The full listing below should be printed word for word.

Records to use ->
= Beginning of Section =
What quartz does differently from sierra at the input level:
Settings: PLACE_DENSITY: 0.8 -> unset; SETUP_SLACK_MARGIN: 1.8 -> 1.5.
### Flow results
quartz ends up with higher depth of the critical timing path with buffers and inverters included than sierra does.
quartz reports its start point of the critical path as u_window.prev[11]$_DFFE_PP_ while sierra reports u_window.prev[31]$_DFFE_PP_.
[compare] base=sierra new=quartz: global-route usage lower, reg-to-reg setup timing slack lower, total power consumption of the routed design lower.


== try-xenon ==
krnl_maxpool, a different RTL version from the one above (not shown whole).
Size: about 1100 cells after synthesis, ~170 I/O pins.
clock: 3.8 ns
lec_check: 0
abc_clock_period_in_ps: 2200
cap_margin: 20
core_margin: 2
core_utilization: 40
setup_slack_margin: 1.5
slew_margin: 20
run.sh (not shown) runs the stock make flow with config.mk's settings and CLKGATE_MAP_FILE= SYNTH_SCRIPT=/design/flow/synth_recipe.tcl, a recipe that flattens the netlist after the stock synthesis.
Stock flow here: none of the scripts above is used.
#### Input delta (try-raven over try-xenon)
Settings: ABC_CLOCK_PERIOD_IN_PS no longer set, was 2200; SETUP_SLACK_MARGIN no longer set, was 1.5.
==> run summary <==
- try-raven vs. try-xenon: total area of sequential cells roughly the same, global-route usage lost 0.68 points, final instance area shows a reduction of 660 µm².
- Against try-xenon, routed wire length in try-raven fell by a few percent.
= End of Section =
Answer to this problem ->
What quartz does differently from sierra at the input level:
Settings: PLACE_DENSITY: 0.8 -> unset; SETUP_SLACK_MARGIN: 1.8 -> 1.5.
### Flow results
quartz ends up with higher depth of the critical timing path with buffers and inverters included than sierra does.
quartz reports its start point of the critical path as u_window.prev[11]$_DFFE_PP_ while sierra reports u_window.prev[31]$_DFFE_PP_.
[compare] base=sierra new=quartz: global-route usage lower, reg-to-reg setup timing slack lower, total power consumption of the routed design lower.


== try-xenon ==
krnl_maxpool, a different RTL version from the one above (not shown whole).
Size: about 1100 cells after synthesis, ~170 I/O pins.
clock: 3.8 ns
lec_check: 0
abc_clock_period_in_ps: 2200
cap_margin: 20
core_margin: 2
core_utilization: 40
setup_slack_margin: 1.5
slew_margin: 20
run.sh (not shown) runs the stock make flow with config.mk's settings and CLKGATE_MAP_FILE= SYNTH_SCRIPT=/design/flow/synth_recipe.tcl, a recipe that flattens the netlist after the stock synthesis.
Stock flow here: none of the scripts above is used.
#### Input delta (try-raven over try-xenon)
Settings: ABC_CLOCK_PERIOD_IN_PS no longer set, was 2200; SETUP_SLACK_MARGIN no longer set, was 1.5.
==> run summary <==
- try-raven vs. try-xenon: total area of sequential cells roughly the same, global-route usage lost 0.68 points, final instance area shows a reduction of 660 µm².
- Against try-xenon, routed wire length in try-raven fell by a few percent.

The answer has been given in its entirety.